Il faut trouver un équilibre entre s’accrocher à ses croyances, peut- être basées sur la culture de l’église occidentale, et reconnaître que d’autres cultures ont une approche pour connaître Jésus, basée sur leurs origines, lorsqu’elles s’approchent du Père par le Fils et le Saint-Esprit. Nous pouvons sembler différents, mais nous sommes unis lorsque nous regardons vers Jésus, ‘l’initiateur de la foi et qui la mène à son accomplissement.’ (Hébreux 12/2).

Apprendre à s’écouter dans l’amour est si important. Certaine des personnes qui se sont jointes à nous ne sont pas à l’aise avec les expressions démonstratives du Saint-Esprit, issues du mouvement pentecôtiste, tandis que d’autres trouvent qu’elles sont essentielles à leur pratique spirituelle. Et pourtant, ces deux groupes louent Dieu ensemble, ainsi nous trouvons le moyen d’y arriver alors que certains pourraient dire que ce n’est pas possible.

Ce sont précisément les principes anabaptistes (la suivance de Jésus), équilibrée par la spontanéité de la présence et de l’action du Saint-Esprit qui me permet d’aider à guider une assemblée internationale.

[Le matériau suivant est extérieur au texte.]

==> src/rtl/pipe_ctrl_pkg.sv <==
`default_nettype none
// +--------------------------------------------------------------------+
// | pipe_ctrl_pkg : shared types and RV32I field positions for the     |
// |                 pipeline hazard controller.                        |
// | Rev 1.0                                                            |
// +--------------------------------------------------------------------+
package pipe_ctrl_pkg;

  typedef enum logic [0:0] {
    IDLE = 1'b0,
    WAIT = 1'b1
  } state_t;

  localparam int c_rd_lsb  = 7;
  localparam int c_rd_msb  = 11;
  localparam int c_rs1_lsb = 15;
  localparam int c_rs1_msb = 19;
  localparam int c_rs2_lsb = 20;
  localparam int c_rs2_msb = 24;

  localparam int          c_reg_w   = 5;
  localparam int          c_wcnt_w  = 8;
  localparam logic [4:0]  c_x0      = 5'd0;

endpackage : pipe_ctrl_pkg
`default_nettype wire

==> src/rtl/hazard_ctrl_if.sv <==
`default_nettype none
// +--------------------------------------------------------------------+
// | hazard_ctrl_if : pipeline-side control/handshake bundle of the     |
// |                  hazard controller.                                |
// | Rev 1.0                                                            |
// +--------------------------------------------------------------------+
interface hazard_ctrl_if #(
  parameter int CNT_W = 16
);
  logic [31:0]      r1_inst;
  logic [31:0]      r2_inst;
  logic             r2_reg_wr;
  logic             r2_rd_en;
  logic             r2_wr_en;
  logic             br_taken;
  logic             dm_ready;
  logic             dm_req;
  logic             hold_pc;
  logic             hold_r1;
  logic             hold_r2;
  logic             flush_r1;
  logic             fwd_a;
  logic             fwd_b;
  logic             mem_err;
  logic [CNT_W-1:0] stall_cycles;

  // Core datapath side: supplies stage contents, consumes controls.
  modport master (
    output r1_inst, r2_inst, r2_reg_wr, r2_rd_en, r2_wr_en, br_taken, dm_ready,
    input  dm_req, hold_pc, hold_r1, hold_r2, flush_r1, fwd_a, fwd_b,
           mem_err, stall_cycles
  );

  modport slave (
    input  r1_inst, r2_inst, r2_reg_wr, r2_rd_en, r2_wr_en, br_taken, dm_ready,
    output dm_req, hold_pc, hold_r1, hold_r2, flush_r1, fwd_a, fwd_b,
           mem_err, stall_cycles
  );

endinterface : hazard_ctrl_if
`default_nettype wire

==> src/rtl/fwd_unit.sv <==
`default_nettype none
// +--------------------------------------------------------------------+
// | fwd_unit : stage-2 -> EX operand forwarding select generation.     |
// | Rev 1.0                                                            |
// +--------------------------------------------------------------------+
module fwd_unit
  import pipe_ctrl_pkg::*;
(
  input  wire logic [31:0] i_r1_inst,
  input  wire logic [31:0] i_r2_inst,
  input  wire logic        i_r2_reg_wr,
  output logic             o_fwd_a,
  output logic             o_fwd_b
);

  logic [c_reg_w-1:0] w_rd2;
  logic [c_reg_w-1:0] w_rs1;
  logic [c_reg_w-1:0] w_rs2;
  logic               w_wb_live;
  logic               w_unused;

  assign w_rd2 = i_r2_inst[c_rd_msb:c_rd_lsb];
  assign w_rs1 = i_r1_inst[c_rs1_msb:c_rs1_lsb];
  assign w_rs2 = i_r1_inst[c_rs2_msb:c_rs2_lsb];

  // x0 is hard-wired zero, so a write to it never produces forwardable data.
  assign w_wb_live = i_r2_reg_wr & (w_rd2 != c_x0);

  assign o_fwd_a = w_wb_live & (w_rd2 == w_rs1);
  assign o_fwd_b = w_wb_live & (w_rd2 == w_rs2);

  assign w_unused = ^{i_r1_inst[31:25], i_r1_inst[14:0],
                      i_r2_inst[31:12], i_r2_inst[6:0]};

endmodule : fwd_unit
`default_nettype wire

==> src/rtl/hazard_ctrl.sv <==
`default_nettype none
// +--------------------------------------------------------------------+
// | hazard_ctrl : memory wait-state stall, branch flush and forwarding |
// |               control for the three-stage pipeline.                |
// | Rev 1.0                                                            |
// +--------------------------------------------------------------------+
module hazard_ctrl
  import pipe_ctrl_pkg::*;
#(
  parameter int TIMEOUT = 255,
  parameter int CNT_W   = 16
) (
  input  wire logic   clk,
  input  wire logic   reset_n,
  hazard_ctrl_if.slave bus
);

  localparam logic [c_wcnt_w-1:0] c_timeout = c_wcnt_w'(TIMEOUT);

  state_t              r_state;
  state_t              w_state_nxt;
  logic [c_wcnt_w-1:0] r_wait_cnt;
  logic [c_wcnt_w-1:0] w_wait_cnt_nxt;
  logic                r_mem_err;
  logic [CNT_W-1:0]    r_stall_cnt;

  logic w_mem_op;
  logic w_at_limit;
  logic w_hold;
  logic w_timeout;

  assign w_mem_op   = bus.r2_rd_en | bus.r2_wr_en;
  assign w_at_limit = (r_wait_cnt == c_timeout);
  assign w_hold     = w_mem_op & ~bus.dm_ready & ~w_at_limit;
  // The op retires unserviced in the cycle its wait count reaches the limit.
  assign w_timeout  = (r_state == WAIT) & w_mem_op & ~bus.dm_ready & w_at_limit;

  always_ff @(posedge clk or negedge reset_n) begin
    if (!reset_n) begin
      r_state    <= IDLE;
      r_wait_cnt <= '0;
    end else begin
      r_state    <= w_state_nxt;
      r_wait_cnt <= w_wait_cnt_nxt;
    end
  end

  always_comb begin
    w_state_nxt    = r_state;
    w_wait_cnt_nxt = r_wait_cnt;
    case (r_state)
      IDLE: begin
        if (w_hold) begin
          w_state_nxt    = WAIT;
          w_wait_cnt_nxt = r_wait_cnt + 1'b1;
        end else begin
          w_wait_cnt_nxt = '0;
        end
      end
      WAIT: begin
        if (w_hold) begin
          w_wait_cnt_nxt = r_wait_cnt + 1'b1;
        end else begin
          w_state_nxt    = IDLE;
          w_wait_cnt_nxt = '0;
        end
      end
      default: begin
        w_state_nxt    = IDLE;
        w_wait_cnt_nxt = '0;
      end
    endcase
  end

  always_ff @(posedge clk or negedge reset_n) begin
    if (!reset_n) begin
      r_mem_err <= 1'b0;
    end else if (w_timeout) begin
      r_mem_err <= 1'b1;
    end
  end

  always_ff @(posedge clk or negedge reset_n) begin
    if (!reset_n) begin
      r_stall_cnt <= '0;
    end else if (w_hold && (r_stall_cnt != {CNT_W{1'b1}})) begin
      r_stall_cnt <= r_stall_cnt + 1'b1;
    end
  end

  fwd_unit u_fwd_unit (
    .i_r1_inst   (bus.r1_inst),
    .i_r2_inst   (bus.r2_inst),
    .i_r2_reg_wr (bus.r2_reg_wr),
    .o_fwd_a     (bus.fwd_a),
    .o_fwd_b     (bus.fwd_b)
  );

  assign bus.dm_req       = w_mem_op;
  assign bus.hold_pc      = w_hold;
  assign bus.hold_r1      = w_hold;
  assign bus.hold_r2      = w_hold;
  // A frozen EX keeps presenting the taken branch, so the flush just waits.
  assign bus.flush_r1     = bus.br_taken & ~w_hold;
  assign bus.mem_err      = r_mem_err;
  assign bus.stall_cycles = r_stall_cnt;

endmodule : hazard_ctrl
`default_nettype wire

==> src/flat_wrapper.sv <==
// flat-port wrapper written by rule: the top's interface ports become plain ports
module hazard_ctrl_flat import pipe_ctrl_pkg::*;
#(
  parameter int TIMEOUT = 255,
  parameter int CNT_W   = 16
)
  (clk, reset_n, bus_r1_inst, bus_r2_inst, bus_r2_reg_wr, bus_r2_rd_en, bus_r2_wr_en, bus_br_taken, bus_dm_ready, bus_dm_req, bus_hold_pc, bus_hold_r1, bus_hold_r2, bus_flush_r1, bus_fwd_a, bus_fwd_b, bus_mem_err, bus_stall_cycles);
  hazard_ctrl_if #(.CNT_W(CNT_W)) bus_i ();
  input  wire logic clk;
  input  wire logic reset_n;
  input wire logic [$bits(bus_i.r1_inst)-1:0] bus_r1_inst;
  input wire logic [$bits(bus_i.r2_inst)-1:0] bus_r2_inst;
  input wire logic [$bits(bus_i.r2_reg_wr)-1:0] bus_r2_reg_wr;
  input wire logic [$bits(bus_i.r2_rd_en)-1:0] bus_r2_rd_en;
  input wire logic [$bits(bus_i.r2_wr_en)-1:0] bus_r2_wr_en;
  input wire logic [$bits(bus_i.br_taken)-1:0] bus_br_taken;
  input wire logic [$bits(bus_i.dm_ready)-1:0] bus_dm_ready;
  output wire logic [$bits(bus_i.dm_req)-1:0] bus_dm_req;
  output wire logic [$bits(bus_i.hold_pc)-1:0] bus_hold_pc;
  output wire logic [$bits(bus_i.hold_r1)-1:0] bus_hold_r1;
  output wire logic [$bits(bus_i.hold_r2)-1:0] bus_hold_r2;
  output wire logic [$bits(bus_i.flush_r1)-1:0] bus_flush_r1;
  output wire logic [$bits(bus_i.fwd_a)-1:0] bus_fwd_a;
  output wire logic [$bits(bus_i.fwd_b)-1:0] bus_fwd_b;
  output wire logic [$bits(bus_i.mem_err)-1:0] bus_mem_err;
  output wire logic [$bits(bus_i.stall_cycles)-1:0] bus_stall_cycles;
  assign bus_i.r1_inst = bus_r1_inst;
  assign bus_i.r2_inst = bus_r2_inst;
  assign bus_i.r2_reg_wr = bus_r2_reg_wr;
  assign bus_i.r2_rd_en = bus_r2_rd_en;
  assign bus_i.r2_wr_en = bus_r2_wr_en;
  assign bus_i.br_taken = bus_br_taken;
  assign bus_i.dm_ready = bus_dm_ready;
  assign bus_dm_req = bus_i.dm_req;
  assign bus_hold_pc = bus_i.hold_pc;
  assign bus_hold_r1 = bus_i.hold_r1;
  assign bus_hold_r2 = bus_i.hold_r2;
  assign bus_flush_r1 = bus_i.flush_r1;
  assign bus_fwd_a = bus_i.fwd_a;
  assign bus_fwd_b = bus_i.fwd_b;
  assign bus_mem_err = bus_i.mem_err;
  assign bus_stall_cycles = bus_i.stall_cycles;
  hazard_ctrl #(.TIMEOUT(TIMEOUT), .CNT_W(CNT_W)) u_core (.clk(clk), .reset_n(reset_n), .bus(bus_i));
endmodule
==> config.mk <==
export PLATFORM = sky130hd
export DESIGN_NAME = hazard_ctrl_flat
export DESIGN_NICKNAME = d
export VERILOG_FILES = /design/src/rtl/pipe_ctrl_pkg.sv /design/src/rtl/hazard_ctrl_if.sv /design/src/rtl/fwd_unit.sv /design/src/rtl/hazard_ctrl.sv /design/src/flat_wrapper.sv
export SDC_FILE = /design/constraint.sdc
export NUM_CORES = 1
export LEC_CHECK = 0
export ABC_AREA = 1
export CAP_MARGIN = 10
export CORE_MARGIN = 8
export CORE_UTILIZATION = 39
export DETAILED_ROUTE_END_ITERATION = 8
export PLACE_DENSITY = 0.9
export SLEW_MARGIN = 10
export SYNTH_ARGS = -nofsm -noshare
export SYNTH_HDL_FRONTEND = slang
export SYNTH_SLANG_ARGS = --single-unit
==> constraint.sdc <==
create_clock -name clk -period 2.2 [get_ports clk]
set_input_delay 0.44 -clock clk [delete_from_list [all_inputs] [get_ports clk]]
set_output_delay 0.44 -clock clk [all_outputs]
set_load 0.005 [all_outputs]
==> summary.md <==
| Metric | Value |
|---|---|
| DR iter-0 viols | 66 |
| Cts hold-fix bufs | 0 |
| Async SR Flop Fraction | 100% |
| Final min period | 2.04 ns |
| Critical path class | input pin to primary output |
| Die Ht | a little over 80 µm |
| WL final | 3920 µm |
| Register-to-register setup slack | ~0.56 ns |
| Cell Area, Synth | 1630 µm² |
| Cell type with the largest total area after synthesis | dfrtp_1 |
| Post-Layout Cell Count | approximately 320 |
| Share of cells above drive strength 1 | 9.96% |
| CP Capture Type | primary output |
| Cell variety after synth | 25 |
| Final setup fails | 0 |
| Avg Synthesized Cell Area | 7.38 µm² |
| Ant diodes | 0 |
| Global-route wire length before repair | about 6800 µm |
| Status | finished clean |
| Critical path, cell by cell | clkdlybuf4s50_1 -> inv_1 -> a21oi_2 -> nand2_4 -> inv_2 -> nor2_1 -> dlygate4sd2_1 |
| CTS tree | yes |
| Worst path required time | 1.76 ns |
| TritonCTS buffer count | 3 |
| Fin. max-slew vios | 0 |
| RSZ-0062 raised after global routing | false |
| DP Worst Slack | -0.238 ns |
| Crit-path slowest cell | clkdlybuf4s50_1 |
| Clock sinks | 26 |
| Clock root cell | clkbuf_8 |
| # DRC | 0 |
| Worst-path fanout max | 5 |
| Top cell type's share of synthesized area | about 40% |
| Delay-heaviest family, CP | buffers and inverters |
| Clk pin slew, worst setup/hold paths | 0.09 ns |
| P per Cell Area | ~560 nW/µm² |
| Fmax | 490 MHz |
| Worst Tran Pin Value | 0.366 ns |
| Commonest cells after routing, fill and taps aside | 82 x nand2_1, 35 x clkdlybuf4s50_1, 26 x nor2_1, 26 x dfrtp_1, 16 x inv_1 |
| Worst Clk Skew | 0.00197 ns |
| Number of synthesized flops with an enable pin | 0 |
| Tot GR Track Use | 12.9% |
| Die Footprint | 6510 µm² |
| Final worst slack | approximately 0.16 ns |
| Hpwl dp | 3030 µm |
| HP Class | flip-flop to flip-flop |
| Placeable Area | 4030 µm² |
| Overall power | 1.23 mW |
| Leakage power | 1.02 nW |
| Filler instances | ~370 |
| Syn. warnings | 0 |
| Final Wtd Congestion | 0.773 |
| Syn nets | 294 |
| Die width | between 80 and 90 µm |
| Total number of vias | 1535 |
| Max_cap viols | 0 |
| Initial antenna violation count | 0 |
| Final hold violations | 0 |
| CTS H-tree lvls | 1 |
| Cells after Synth | 221 |
| Layout area overhead | 35.0% |
| Longest Clk Path Bufs | 2 |
| Core Rows | 23 |
| Drt wl/cell | 12.2 µm |
| DRT Pass-1 Iters | 6 |
| Initial Util | 40.5% |
| Tcrit/Tclk final | between 90% and 100% |
| Port Buf Inserts | 45 |
| Synth area leaders | dfrtp_1 40%, nand2_1 19%, xnor2_1 6.4% |
| Io pins | 95 |
| DRT antenna net count | 0 |
| Nets | between 300 and 400 |
| Via density | 4.78 |
| Most common cell after layout, fill and taps aside | nand2_1 |
| Number of global-route vias before repair | between 1500 and 2000 |
| Slowest stage delay, CP | 0.45 ns |
| Crit path buf inv count | 4 |
| Clk_lat worst skew | 0.27 ns |
| Flops & latches, synth | 26 |
| Hold_ws | 0.479 ns |
| Total grt overflow | 0 |
| Cell Count Post-Placement | approximately 320 |
| Top_reg_cell synth | dfrtp_1 |
| Largest net degree at the start of global routing | 27 |
| WP data arrival | 1.60 ns |
| Total negative setup slack | 0 ns |
| Worst Setup Start Kind | input pin |
| Max-slew headroom | 75.4% |
| Post-synthesis sequential area ratio | 39.9% |
| Peak VDD IR | 504 µV |
-- metal layers --
metal	global-route usage, %	part of all wire, %
met3	3.79	4.6
met2	23.3	53
met4	4.11	1.5
met5	0	0
met1	13.9	41
-- registers in the layout, summed over array words and instances (netlist names) --
name and count:
u_core.bus.mem_err 1, u_core.bus.stall_cycles 16, u_core.r_state 1, u_core.r_wait_cnt 8
-- Yosys cell counts, types with 2 or more instances --
| master | n |
|---|---|
| xor2_1 | 6 |
| ha_1 | 2 |
| nand3_1 | 7 |
| xnor2_1 | 12 |
| nor2_4 | 3 |
| o21ai_0 | 4 |
| nand4_1 | 4 |
| nor2_2 | 3 |
| dfrtp_1 | 26 |
| nor2_1 | 26 |
| inv_2 | 2 |
| inv_1 | 17 |
| nand2_2 | 5 |
| a21oi_1 | 4 |
| nand2_1 | 82 |
| buf_4 | 2 |
| nor3_1 | 6 |
| nand2_4 | 2 |
| buf_6 | 2 |
-- repair_timing --
action                                 in CTS  in global routing
setup endpoints to repair                   6                  0
gates resized for setup                    11                  0
buffers inserted                            1                  0
endpoints found under the hold margin       0                  0
-- cell families (layout without fill, tap and decap cells) --
| family | Yosys count | count (layout) | share of synthesized area, % |
|---|---|---|---|
| adder cells (fa/ha/maj) | 2 | 2 | 1.53 |
| flip-flops | 26 | 26 | 39.9 |
| XOR/XNOR | 18 | 18 | 9.66 |
| AO/OA/AOI/OAI | 10 | 10 | 3.45 |
| buffers and inverters | 23 | 73 | 6.67 |
| AND/OR/NAND/NOR | 142 | 142 | 38.8 |
-- cell type report --
cell class	count	area (µm²)	area share [%]
clock inverters	1	30.0	1.36
clock buffers	3	41.3	1.87
repair buffers	50	475	21.6
flip-flops and latches	26	651	29.5
multi-input cells	172	872	39.6
well taps	50	62.6	2.84
inverters	19	71.3	3.24
-- metrics by stage --
stage / utilization [%] / instance area, µm²
2_1_floorplan: - / 1630
3_3_place_gp: 53.0 / 2140
3_5_place_dp: 53.0 / 2140
4_1_cts: 54.7 / 2200
5_1_grt: 54.7 / 2200
6_report: 54.7 / 2200
-- power breakdown --
group / internal (mW) / switching (mW)
clock network: 0.243 / 0.148
logic: 0.156 / 0.124
registers: 0.514 / 0.0491
-- path summary, 6_finish.rpt --
check / to / start / cells past startpoint
worst min-delay path: u_core.bus.mem_err$_DFFE_PN0P_ / u_core.bus.mem_err$_DFFE_PN0P_ / 1
max in group asynchronous: u_core.bus.stall_cycles[13]$_DFFE_PN0P_ / reset_n / 2
worst min register to register: u_core.bus.mem_err$_DFFE_PN0P_ / u_core.bus.mem_err$_DFFE_PN0P_ / 1
worst max register to register: u_core.bus.stall_cycles[0]$_DFFE_PN0P_ / u_core.r_wait_cnt[0]$_DFF_PN0_ / 9
min in group asynchronous: u_core.bus.mem_err$_DFFE_PN0P_ / reset_n / 2
worst max-delay path: bus_flush_r1 / bus_r2_wr_en / 7
-- worst register-to-register path, stage by stage, from the launching register on --
cell     delay (ns)
dfrtp_1        0.40
ha_1           0.22
nand2_1        0.10
inv_2          0.06
nand3_2        0.11
nand2_4        0.06
buf_4          0.17
nor2_4         0.31
nand2_1        0.09
nand2_1        0.08
Note: power is estimated with default switching activity, not from simulation.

Ce genre d’amour et d’appréciation des différences est le message même de l’évangile, et c’est ce qui nous permet de rester ensemble malgré nos différentes origines multiculturelles. Et je crois que développer cet équilibre nous amènera au prochain grand mouvement de Dieu sur cette terre.

—Kellie Swope est membre de l’équipe des responsables de l’assemblée locale mennonite Soli Deo, à Halle (Allemagne).


Cet article est paru pour la première fois dans le numéro d’avril 2022 de Courier/Correo/Courrier.